En la misma línea, la comunicación política, en sentido estricto, tendría que comunicar argumentativamente contenidos políticos, es decir, propuestas de organización y dirección de la sociedad desde el Estado; estrategias encaminadas a enfrentar los principales problemas de una nación; definición de sus compromisos fundamentales en materia de gestión pública…
Volviendo a El Salvador de la postguerra –y aunque suene como algo demasiado tajante—, lo que se considera comunicación política realmente no es tal, debido a su reducción a mero mercadeo político. Y eso ha terminado por ser aceptado por casi todos los actores políticos, que se han rendido a las argucias de la publicidad para conseguir el respaldo ciudadano en las urnas.
Y si los actores específicamente políticos no comunican políticamente nada importante, sino que juegan con imágenes, emblemas y símbolos, ¿quién lo hace? Pues en El Salvador actual algunos sectores ajenos a los partidos –universidades, medios de comunicación independientes, organizaciones sociales, grupos religiosos—, pero sin el poder suficiente para revertir esa reducción de la comunicación política a marketing.

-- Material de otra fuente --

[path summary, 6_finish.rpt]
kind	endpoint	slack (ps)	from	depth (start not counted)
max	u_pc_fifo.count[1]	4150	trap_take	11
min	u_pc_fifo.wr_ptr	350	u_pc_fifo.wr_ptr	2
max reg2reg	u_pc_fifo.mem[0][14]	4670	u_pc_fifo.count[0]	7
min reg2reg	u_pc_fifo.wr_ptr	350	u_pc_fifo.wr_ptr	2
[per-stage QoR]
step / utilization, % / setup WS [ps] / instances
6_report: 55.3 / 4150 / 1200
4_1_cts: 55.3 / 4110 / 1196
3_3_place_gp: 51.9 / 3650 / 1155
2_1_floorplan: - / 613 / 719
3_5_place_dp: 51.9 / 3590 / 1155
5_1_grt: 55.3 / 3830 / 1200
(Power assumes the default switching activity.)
$ cat src/rtl/pipe_stage_reg.sv
// Generic pipeline stage register with valid/ready handshake and synchronous
// flush. Define PIPE_STAGE_SKID_EN to add the second (skid) entry.
module pipe_stage_reg
  import pipe_pkg::*;
#(
  parameter int WIDTH            = 32,
  parameter bit FLUSH_KEEPS_DATA = 1'b0
) (
  input  logic             clk,
  input  logic             resetn,
  input  logic             in_valid,
  output logic             in_ready,
  input  logic [WIDTH-1:0] in_data,
  output logic             out_valid,
  input  logic             out_ready,
  output logic [WIDTH-1:0] out_data,
  input  logic             flush,
  output logic [1:0]       occupancy
);

  pipe_state_e      r_state;
  pipe_state_e      w_nextState;
  logic             w_inFire;
  logic             w_outFire;
  logic             w_mainLoad;
  logic             w_clearMain;
  logic [WIDTH-1:0] w_mainIn;
  logic [WIDTH-1:0] w_mainData;
`ifdef PIPE_STAGE_SKID_EN
  logic             w_skidLoad;
  logic             w_mainFromSkid;
  logic             r_inReady;
  logic [WIDTH-1:0] w_skidData;
`endif

  assign w_inFire    = in_valid & in_ready;
  assign w_outFire   = out_valid & out_ready;
  assign out_valid   = (r_state != EMPTY);
  assign occupancy   = occ_of(r_state);
  assign w_clearMain = flush & ~FLUSH_KEEPS_DATA;

  always_ff @(posedge clk) begin
    if (!resetn)
      r_state <= EMPTY;
    else
      r_state <= w_nextState;
  end

  // Flush overrides every handshake; no entry loads in a flush cycle.
  always_comb begin
    w_nextState = r_state;
    w_mainLoad  = 1'b0;
`ifdef PIPE_STAGE_SKID_EN
    w_skidLoad     = 1'b0;
    w_mainFromSkid = 1'b0;
`endif
    if (flush) begin
      w_nextState = EMPTY;
    end else begin
      case (r_state)
        EMPTY: begin
          if (w_inFire) begin
            w_nextState = ONE;
            w_mainLoad  = 1'b1;
          end
        end
        ONE: begin
          if (w_inFire && w_outFire)
            w_mainLoad = 1'b1;
          else if (w_outFire)
            w_nextState = EMPTY;
`ifdef PIPE_STAGE_SKID_EN
          else if (w_inFire) begin
            w_nextState = TWO;
            w_skidLoad  = 1'b1;
          end
`endif
        end
`ifdef PIPE_STAGE_SKID_EN
        TWO: begin
          if (w_outFire) begin
            w_nextState    = ONE;
            w_mainLoad     = 1'b1;
            w_mainFromSkid = 1'b1;
          end
        end
`endif
        default: w_nextState = EMPTY;
      endcase
    end
  end

`ifdef PIPE_STAGE_SKID_EN
  assign w_mainIn = w_mainFromSkid ? w_skidData : in_data;

  pipe_skid_entry #(.WIDTH(WIDTH)) u_skidEntry (
    .clk     (clk),
    .resetn  (resetn),
    .i_clear (flush),
    .i_load  (w_skidLoad),
    .i_data  (in_data),
    .o_data  (w_skidData)
  );

  // Registered ready breaks the out_ready -> in_ready path; gated low in reset.
  always_ff @(posedge clk) begin
    if (!resetn)
      r_inReady <= 1'b1;
    else
      r_inReady <= (w_nextState != TWO);
  end

  assign in_ready = r_inReady & resetn;
`else
  assign w_mainIn = in_data;
  assign in_ready = resetn & (~out_valid | out_ready);
`endif

  pipe_skid_entry #(.WIDTH(WIDTH)) u_mainEntry (
    .clk     (clk),
    .resetn  (resetn),
    .i_clear (w_clearMain),
    .i_load  (w_mainLoad),
    .i_data  (w_mainIn),
    .o_data  (w_mainData)
  );

  assign out_data = (out_valid || FLUSH_KEEPS_DATA) ? w_mainData : '0;

endmodule

$ cat config.mk
export PLATFORM = sky130hd
export DESIGN_NAME = pipe_stage_reg
export DESIGN_NICKNAME = d
export VERILOG_FILES = /design/src/rtl/pipe_pkg.sv /design/src/rtl/pipe_skid_entry.sv /design/src/rtl/pipe_stage_reg.sv
export SDC_FILE = /design/constraint.sdc
export NUM_CORES = 1
export LEC_CHECK = 0
export ABC_CLOCK_PERIOD_IN_PS = 1600
export CORE_AREA = 2 2 64 66
export CTS_CLUSTER_DIAMETER = 150
export DETAILED_ROUTE_END_ITERATION = 12
export DIE_AREA = 0 0 66 68
export PLACE_DENSITY = 0.8
export RECOVER_POWER = 100
export SYNTH_ARGS = -nofsm -noshare
export SYNTH_HDL_FRONTEND = slang
export SYNTH_HIERARCHICAL = 1
export SYNTH_SLANG_ARGS = --single-unit
$ cat constraint.sdc
create_clock -name clk -period 1.6 [get_ports clk]
set_input_delay 0.32 -clock clk [delete_from_list [all_inputs] [get_ports clk]]
set_output_delay 0.32 -clock clk [all_outputs]
set_load 0.05 [all_outputs]
File: config.mk
export PLATFORM = sky130hd
export DESIGN_NAME = bof_guard_ctrl
export DESIGN_NICKNAME = d
export VERILOG_FILES = /design/src/rtl/bof_guard_ctrl.sv
export SDC_FILE = /design/constraint.sdc
export NUM_CORES = 1
export LEC_CHECK = 0
export ABC_AREA = 1
export BUFFER_PORTS_ARGS = -buffer_cell sky130_fd_sc_hd__buf_2
export CAP_MARGIN = 20
export CELL_PAD_IN_SITES_DETAIL_PLACEMENT = 0
export CELL_PAD_IN_SITES_GLOBAL_PLACEMENT = 1
export CORE_AREA = 2 2 80 82
export DETAILED_ROUTE_END_ITERATION = 10
export DIE_AREA = 0 0 82 84
export PLACE_DENSITY = 0.91
export SLEW_MARGIN = 20
export SYNTH_ARGS = -nofsm -noshare
export SYNTH_HDL_FRONTEND = slang
export SYNTH_SLANG_ARGS = --single-unit
export TNS_END_PERCENT = 100
File: constraint.sdc
create_clock -name clk_i -period 1.98 [get_ports clk_i]
set_input_delay 0.198 -clock clk_i [delete_from_list [all_inputs] [get_ports clk_i]]
set_output_delay 0.198 -clock clk_i [all_outputs]
set_load 0.005 [all_outputs]
File: src/rtl/bof_guard_ctrl.sv
// bof_guard_ctrl: sequencing controller for the heap-overflow detector.
// It arms and disarms crash detection, runs timed range-buffer flushes, and
// correlates "load from tracked overflow range" with committed JALRs.
// Optional build macro: BOF_CTRL_AUTOFLUSH_EN -- when defined, an acknowledged
// alert flushes the range buffer before re-arming.
module bof_guard_ctrl #(
  parameter int FLUSH_CYCLES = 4,
  parameter int WINDOW       = 3,
  parameter int CNT_W        = 8
) (
  input  logic             clk_i,
  input  logic             rst_ni,
  input  logic             cmd_valid_i,
  output logic             cmd_ready_o,
  input  logic [1:0]       cmd_op_i,
  input  logic             load_in_range_i,
  input  logic             jalr_commit_i,
  input  logic [31:0]      jalr_pc_i,
  output logic             en_crash_o,
  output logic             rst_buf_o,
  output logic             crash_req_o,
  input  logic             crash_ack_i,
  output logic [31:0]      crash_pc_o,
  output logic [CNT_W-1:0] event_count_o,
  output logic [1:0]       state_o
);

  typedef enum logic [1:0] {
    S_IDLE  = 2'd0,
    S_ARMED = 2'd1,
    S_FLUSH = 2'd2,
    S_ALERT = 2'd3
  } state_e;

  localparam logic [1:0] OP_ENABLE  = 2'd1;
  localparam logic [1:0] OP_DISABLE = 2'd2;
  localparam logic [1:0] OP_FLUSH   = 2'd3;

  // Flush counter counts down from FLUSH_CYCLES-1 to 0 while in FLUSH.
  localparam int            FW         = (FLUSH_CYCLES > 1) ? $clog2(FLUSH_CYCLES) : 1;
  localparam logic [FW-1:0] FLUSH_LAST = FW'(FLUSH_CYCLES - 1);
  localparam logic [3:0]    WIN_LD     = 4'(WINDOW);

  state_e            state_q, state_d;
  state_e            ret_q, ret_d;
  logic [FW-1:0]     fcnt_q, fcnt_d;
  logic [3:0]        win_q, win_d;
  logic [31:0]       pc_q;
  logic [CNT_W-1:0]  cnt_q;
  logic              en_q, rb_q, req_q;
  logic              trigger;
  logic              cmd_go;

  // A JALR while armed triggers if the load flag is up now or was up recently.
  assign trigger     = (state_q == S_ARMED) && jalr_commit_i &&
                       (load_in_range_i || (win_q != 4'd0));
  // A trigger steals the cycle, so a coincident command stays pending.
  assign cmd_ready_o = (state_q == S_IDLE) || ((state_q == S_ARMED) && !trigger);
  assign cmd_go      = cmd_valid_i && cmd_ready_o;

  // Next-state, return-target, flush-count and window-count logic.
  always_comb begin
    state_d = state_q;
    ret_d   = ret_q;
    fcnt_d  = fcnt_q;
    win_d   = 4'd0;
    case (state_q)
      S_IDLE: begin
        if (cmd_go && cmd_op_i == OP_ENABLE) begin
          state_d = S_ARMED;
        end else if (cmd_go && cmd_op_i == OP_FLUSH) begin
          state_d = S_FLUSH;
          ret_d   = S_IDLE;
          fcnt_d  = FLUSH_LAST;
        end
      end
      S_ARMED: begin
        if (load_in_range_i) begin
          win_d = WIN_LD;
        end else if (win_q != 4'd0) begin
          win_d = win_q - 4'd1;
        end
        if (trigger) begin
          state_d = S_ALERT;
        end else if (cmd_go && cmd_op_i == OP_DISABLE) begin
          state_d = S_IDLE;
        end else if (cmd_go && cmd_op_i == OP_FLUSH) begin
          state_d = S_FLUSH;
          ret_d   = S_ARMED;
          fcnt_d  = FLUSH_LAST;
        end
      end
      S_FLUSH: begin
        if (fcnt_q == '0) begin
          state_d = ret_q;
        end else begin
          fcnt_d = fcnt_q - 1'b1;
        end
      end
      S_ALERT: begin
        if (crash_ack_i) begin
`ifdef BOF_CTRL_AUTOFLUSH_EN
          state_d = S_FLUSH;
          ret_d   = S_ARMED;
          fcnt_d  = FLUSH_LAST;
`else
          state_d = S_ARMED;
`endif
        end
      end
      default: state_d = S_IDLE;
    endcase
  end

  // State register with outputs registered from the next state.
  always_ff @(posedge clk_i or negedge rst_ni) begin
    if (!rst_ni) begin
      state_q <= S_IDLE;
      ret_q   <= S_IDLE;
      fcnt_q  <= '0;
      win_q   <= 4'd0;
      pc_q    <= 32'd0;
      cnt_q   <= '0;
      en_q    <= 1'b0;
      rb_q    <= 1'b0;
      req_q   <= 1'b0;
    end else begin
      state_q <= state_d;
      ret_q   <= ret_d;
      fcnt_q  <= fcnt_d;
      win_q   <= win_d;
      en_q    <= (state_d == S_ARMED);
      rb_q    <= (state_d == S_FLUSH);
      req_q   <= (state_d == S_ALERT);
      if (trigger) begin
        pc_q <= jalr_pc_i;
        if (cnt_q != '1) begin
          cnt_q <= cnt_q + 1'b1;
        end
      end
    end
  end

  assign en_crash_o    = en_q;
  assign rst_buf_o     = rb_q;
  assign crash_req_o   = req_q;
  assign crash_pc_o    = pc_q;
  assign event_count_o = cnt_q;
  assign state_o       = state_q;

endmodule
==> flow_summary.json, run 1 <==
{
  "clock_path_buffers": 2,
  "critical_path_class": "flip-flop to primary output",
  "place_ws_ns": 0.236,
  "syn-cell-area_mm2": 0.00219,
  "final.setup_skew_ns": 0.00842,
  "grt_pass1_vias": 1773,
  "setup_viol": 0,
  "dp_hpwl_um": 3410,
  "hp-class": "primary input to async pin",
  "clkTransAtPathRegs_ns": 0.09,
  "core.rowCount": 29,
  "synthCells": 249,
  "worst_pin_slew_ns": 0.646,
  "coreArea_mm2": 0.00610,
  "power.density_mw_per_mm2": 1340,
  "yosysSeqAreaShare_pct": 59.4,
  "final_cell_mix": "nand2_1, buf_2, dfrtp_1",
  "max_freq_mhz": 543,
  "vias_per_cell": 4.52,
  "syn_nets": 291,
  "layout-drive-gt1-share_pct": 32.3,
  "start_util_pct": 36.0,
  "first_iter_violations": 125,
  "overflow": 0,
  "firstDrtPassIters": 4,
  "rsz0062_at_grt": "false",
  "vias": 1890,
  "ir_drop_v": 0.000457,
  "ys_seq_elements": 52,
  "fillCellCount": 629,
  "maxCapViolCount": 0,
  "numCtsBuffers": 5,
  "violations": "hold timing",
  "avgSynthCellArea_um2": 8.80,
  "cts_root_buf": "clkbuf_8",
  "p_leak_nw": 1.66,
  "r2r_setup_slack_ns": 0.42,
  "final_nets": 382,
  "hold_violations": 1,
  "finalCriticalPeriod_ns": 1.84,
  "period_share_pct": 93.0,
  "gr-usage-all-layers_pct": 14.2,
  "area_delta_synth_final_pct": 30.4,
  "wirelength_um": 4780,
  "cts.sinks": 52,
  "h-tree-depth": 2,
  "port-buffer-count": 85,
  "setup_slack_ns": 0.140,
  "die_h_um": 84,
  "wire_per_inst_um": 11.4,
  "dp_cells": 407,
  "synthDistinctLibCells": 25,
  "antenna_found_initial": 0,
  "start_kind": "flip-flop",
  "grt_max_degree": 53,
  "end_kind": "primary output",
  "slew_headroom_pct": 57.0,
  "whs_ns": -0.000778,
  "path_cells": "nor2_2, nand3_2, nand2_8, clkinv_8, nor2_1, buf_2",
  "die_w_um": 82,
  "slew_viol_final": 0,
  "cpMaxStageDelayCell": "dfrtp_1",
  "io_pins": 86,
  "yosysWarnings": 0,
  "dieArea_mm2": 0.00689,
  "post-route-util_pct": 46.9,
  "max_stage_delay_ns": 0.42,
  "layout.area.seq_mm2": 0.00130,
  "status": "complete, but fails checks",
  "timing.critical_path.required_ns": 1.78,
  "ant_nets": 0,
  "place.gp.congestion": 0.823,
  "multi_input_area_um2": 801,
  "fin_cells": 418,
  "cp_max_fo": 35,
  "worstPathArrival_ns": 1.64,
  "grt_first_pass_wirelength_um": 7760,
  "crit_buf_inv": 2,
  "post-route-drc-count": 0,
  "finalSetupTns_ns": 0,
  "clk_latency_ns": 0.30,
  "final_common_cell": "nand2_1",
  "cts_hold_buf": 0,
  "critPathTopFamily": "simple AND/OR/NAND/NOR gates",
  "num_antenna_cells": 0,
  "cts_tree": "done"
}
-- worst reg2reg max path, stage by stage (launching register included) --
cell and delay, ns:
dfrtp_1 0.43, inv_2 0.13, nand2_2 0.11, nor2_4 0.16
nand2_8 0.11, clkinv_8 0.15, nand2_4 0.10, inv_2 0.12
nand2_1 0.06, nand2_1 0.06, nand2_1 0.04
-- cell usage after synthesis (all sizes together) --
cell	count	area share, %
a211oi	1	0.34
a21oi	5	1.1
buf	6	1.4
dfrtp	52	59
ha	2	1.1
inv	17	3.1
nand2	129	23
nand3	5	1.4
nand3b	1	0.34
nand4	4	1.4
nor2	11	2.5
nor3	1	0.23
o21ai	7	1.6
o31ai	2	0.68
xnor2	2	0.80
xor2	4	1.6
-- cells by family (layout without fill, tap and decap cells) --
logic type,Yosys count,count (layout),share of synthesized area [%]
XOR/XNOR,6,6,2.40
flip-flops,52,52,59.4
buffers and inverters,23,115,4.51
AO/OA/AOI/OAI,15,15,3.77
AND/OR/NAND/NOR,151,151,28.8
adder cells (fa/ha/maj),2,2,1.14
-- path summary, 6_finish.rpt --
path                                      from               end  cells past startpoint
worst min register to register  crash_pc_o[30]    crash_pc_o[30]                      2
worst min-delay path                    rst_ni     crash_pc_o[0]                      2
min in group clk_i               jalr_pc_i[28]    crash_pc_o[28]                      3
worst max-delay path                  win_q[1]       cmd_ready_o                      6
worst max register to register      state_o[1]  event_count_o[3]                     10
max in group asynchronous               rst_ni    crash_pc_o[17]                      2
-- routing by layer --
metal | vias up | track usage [%] | part of all wire, %
met5 | - | 0 | 0
met3 | 7 | 3.35 | 7.2
li1 | 950 | - | -
met2 | 56 | 23.7 | 47
met1 | 877 | 18.2 | 45
met4 | 0 | 4.09 | 1.1
-- through the flow --
stage          total power [W]  cell area [µm²]
3_5_place_dp           0.00309             2700
6_report               0.00383             2860
2_1_floorplan          0.00248             2190
3_3_place_gp           0.00306             2700
5_1_grt                0.00416             2860
4_1_cts                0.00386             2820
-- flip-flops by register name (all words and copies together), names as in the netlist, 2 cells and up --
name           cells
state_o            2
win_q              4
fcnt_q             2
crash_pc_o        32
event_count_o      8
-- timing repair --
action / in CTS / in global routing
resized for setup: 0 / 3
endpoints found under the setup margin: 0 / 1
buffers inserted: 0 / 3
endpoints found under the hold margin: 0 / 0
-- power breakdown --
| part | internal [W] | switching, W |
|---|---|---|
| sequential | 0.00149 | 0.000250 |
| clock | 0.000414 | 0.000340 |
| combinational | 0.000596 | 0.000741 |
| total | 0.00249 | 0.00133 |
-- layout make-up --
class | count | share of cell area (%)
clock inverters | 2 | 1.36
inverters | 17 | 2.67
multi-input cells | 174 | 28.0
flip-flops and latches | 52 | 45.5
repair buffers | 90 | 16.2
well taps | 77 | 3.37
clock buffers | 6 | 2.89
Note: power is estimated with default switching activity, not from simulation.
==> run 2, diff against run 1 <==
CORE_AREA = 2 2 85 79   (was 2 2 80 82)
DIE_AREA = 0 0 87 81   (was 0 0 82 84)
PLACE_DENSITY = 0.9   (was 0.91)
==> run 2 against run 1 <==
The run now ends clean. Sequential power about the same. Via count decreased by 1.9%. Global-route usage decreased by 0.14 points. Total power decreased by 4.4%. Non-clock buffer count decreased by 1. Clock power decreased by 20%. Highest routed layer unchanged.
==> flow_summary.json, run 2 (synthesis results as in run 1) <==
{
  "status": "completed",
  "start_util_pct": 35.0,
  "dieArea_mm2": 0.00705,
  "post-route-drc-count": 0,
  "finalSetupTns_ns": 0,
  "critPathTopFamily": "buffers and inverters",
  "vias": 1854,
  "dp_hpwl_um": 3510,
  "cts_root_buf": "clkbuf_8",
  "path_cells": "inv_2, nand2_2, nor2_4, nand2_4, inv_8, nor2_1, buf_2",
  "wire_per_inst_um": 11.5,
  "area_delta_synth_final_pct": 28.1,
  "firstDrtPassIters": 4,
  "ant_nets": 0,
  "layout-drive-gt1-share_pct": 31.8,
  "cts_tree": "done",
  "maxCapViolCount": 0,
  "final_nets": 381,
  "wirelength_um": 4780,
  "fillCellCount": 641,
  "port-buffer-count": 85,
  "antenna_found_initial": 0,
  "p_leak_nw": 1.65,
  "power_w": 0.00366,
  "first_iter_violations": 90,
  "final_common_cell": "nand2_1",
  "cts.sinks": 52,
  "die_h_um": 81,
  "whs_ns": 0.0931,
  "vias_per_cell": 4.47,
  "core.rowCount": 28,
  "die_w_um": 87,
  "crit_buf_inv": 3,
  "io_pins": 86,
  "cpMaxStageDelayCell": "dfrtp_1",
  "ir_drop_v": 0.000393,
  "place.gp.congestion": 0.834,
  "final_cell_mix": "nand2_1, buf_2, dfrtp_1",
  "timing.critical_path.required_ns": 1.78,
  "clk_latency_ns": 0.29,
  "worst_pin_slew_ns": 0.364,
  "rsz0062_at_grt": "false",
  "numCtsBuffers": 5,
  "clock_path_buffers": 2,
  "final.setup_skew_ns": 0.00476,
  "hold_violations": 0,
  "slew_viol_final": 0,
  "worstPathArrival_ns": 1.63,
  "end_kind": "primary output",
  "grt_pass1_vias": 1678,
  "start_kind": "flip-flop",
  "max_stage_delay_ns": 0.41,
  "power.density_mw_per_mm2": 1300,
  "setup_viol": 0,
  "finalCriticalPeriod_ns": 1.83,
  "grt_max_degree": 36,
  "clkTransAtPathRegs_ns": 0.09,
  "largest_reg_flops": 32,
  "num_antenna_cells": 0,
  "period_share_pct": 92.5,
  "slew_headroom_pct": 75.8,
  "critical_path_class": "flip-flop to primary output",
  "gr-usage-all-layers_pct": 14.1,
  "hp-class": "primary input to flip-flop",
  "cp_max_fo": 35,
  "h-tree-depth": 2,
  "overflow": 0,
  "max_freq_mhz": 546,
  "coreArea_mm2": 0.00627,
  "grt_first_pass_wirelength_um": 7780,
  "cts_setup_buffers": 0
}
## run 2: final timing paths
| path | cells past startpoint | startpoint | slack (ns) | endpoint |
|---|---|---|---|---|
| min in group asynchronous | 2 | rst_ni | 0.34 | event_count_o[1] |
| max in group asynchronous | 3 | rst_ni | 1.04 | crash_pc_o[29] |
| min reg2reg | 2 | crash_pc_o[2] | 0.48 | crash_pc_o[2] |
| min | 3 | jalr_pc_i[28] | 0.09 | crash_pc_o[28] |
| max reg2reg | 10 | state_o[1] | 0.33 | event_count_o[3] |
| max | 7 | state_o[1] | 0.15 | cmd_ready_o |
## run 2: stage by stage
step | instance area, µm² | cells | setup WS, ns | util [%]
after detailed placement | 2700 | 406 | 0.275 | 43.1
after floorplan | 2190 | 249 | 0.646 | -
final | 2810 | 415 | 0.148 | 44.8
after global routing | 2810 | 415 | 0.00642 | 44.8
after global placement | 2700 | 406 | 0.311 | 43.1
after CTS | 2810 | 415 | 0.0784 | 44.8
## run 2: area by class of cell
class	count	area (µm²)	share of cell area [%]
flip-flops and latches	52	1300	46.3
multi-input cells	174	792	28.2
repair buffers	89	458	16.3
well taps	75	93.8	3.34
clock buffers	6	82.6	2.94
inverters	17	71.3	2.54
clock inverters	2	10.0	0.356
## run 2: tightest hold or removal path, delay by kind of cell
kind	cells	cell delay [ns]
AND/OR/NAND/NOR	2	0.08
buffers and inverters	1	0.07
## run 2: routing by layer
metal	vias up	global-route usage (%)	wire length, µm
met4	0	3.75	23
met2	48	22.5	2100
li1	944	-	-
met1	860	19.2	2340
met5	-	0	0
met3	2	3.46	309
## run 2: power by group
part	switching (W)	total (W)	leakage, nW	internal [W]
Sequential	0.000262	0.00175	0.663	0.00149
Combinational	0.000722	0.00130	0.933	0.000581
Clock	0.000326	0.000606	0.0510	0.000280
## run 2: timing repair
action,4_1_cts,5_1_grt
resized for setup,0,1
hold buffers,1,0
endpoints found under the hold margin,14,0
setup endpoints to repair,0,1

Pero, son los actores propiamente políticos los principales responsables de hacer que la comunicación política comunique argumentativamente contenidos políticos. Son ellos los que han sido atrapados por las redes del mercadeo publicitario; son ellos los que han aceptado que la política se rige por las mismas reglas del mercado; son ellos los que han reducido la democracia a una mera competencia en la cual deben ofrecerse a los votantes (compradores) como el mejor producto.
Sin embargo, la verdadera existencia de una comunicación política no debe dejarse en manos exclusivas de los actores políticos. Y es que la sociedad no es solo la destinataria de la comunicación política, sino que es (debería ser) parte activa –dialogante, interpeladora— de la misma. Es decir, la sociedad debe también comunicar políticamente –qué tipo de país desea, cuál es el modelo económico al que aspira, cuáles son los costos que está dispuesta a asumir por las necesarias reformas económicas, sociales y políticas—, pero no podrá hacerlo mientras renuncie al compromiso con los asuntos públicos. No podrá hacerlo mientras renuncie a hacerse presente, de manera organizada, en los espacios –que no son solo mediáticos— en los que se juega el presente y el futuro de El Salvador.